## Problem
Word for word, restate the line containing "Sequential | 0.00000878 | 0.594 | 0.000567" and all the lines that come after it in the entries below. Include nothing from before it.

## Working data
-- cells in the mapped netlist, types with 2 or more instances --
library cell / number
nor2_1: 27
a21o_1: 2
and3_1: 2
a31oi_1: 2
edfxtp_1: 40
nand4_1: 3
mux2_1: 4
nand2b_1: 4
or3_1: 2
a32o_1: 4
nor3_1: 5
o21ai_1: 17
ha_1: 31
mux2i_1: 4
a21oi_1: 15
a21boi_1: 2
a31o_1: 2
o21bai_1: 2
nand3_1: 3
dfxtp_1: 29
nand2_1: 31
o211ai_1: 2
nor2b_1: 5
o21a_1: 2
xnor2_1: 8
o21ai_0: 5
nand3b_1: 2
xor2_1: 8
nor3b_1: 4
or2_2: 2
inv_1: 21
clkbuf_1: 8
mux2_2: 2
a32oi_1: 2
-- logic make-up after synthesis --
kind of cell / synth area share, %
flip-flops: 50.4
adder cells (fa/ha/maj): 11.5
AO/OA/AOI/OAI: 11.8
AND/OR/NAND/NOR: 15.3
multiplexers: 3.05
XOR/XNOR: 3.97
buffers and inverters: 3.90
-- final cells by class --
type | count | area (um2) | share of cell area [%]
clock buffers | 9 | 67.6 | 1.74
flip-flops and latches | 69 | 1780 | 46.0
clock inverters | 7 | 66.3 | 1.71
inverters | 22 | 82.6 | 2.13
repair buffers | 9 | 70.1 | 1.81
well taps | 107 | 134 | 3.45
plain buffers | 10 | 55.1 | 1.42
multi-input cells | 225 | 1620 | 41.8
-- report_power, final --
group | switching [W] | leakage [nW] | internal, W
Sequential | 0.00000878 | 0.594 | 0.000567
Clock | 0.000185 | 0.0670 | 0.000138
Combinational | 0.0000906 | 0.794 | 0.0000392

## Answer to the problem
Sequential | 0.00000878 | 0.594 | 0.000567
Clock | 0.000185 | 0.0670 | 0.000138
Combinational | 0.0000906 | 0.794 | 0.0000392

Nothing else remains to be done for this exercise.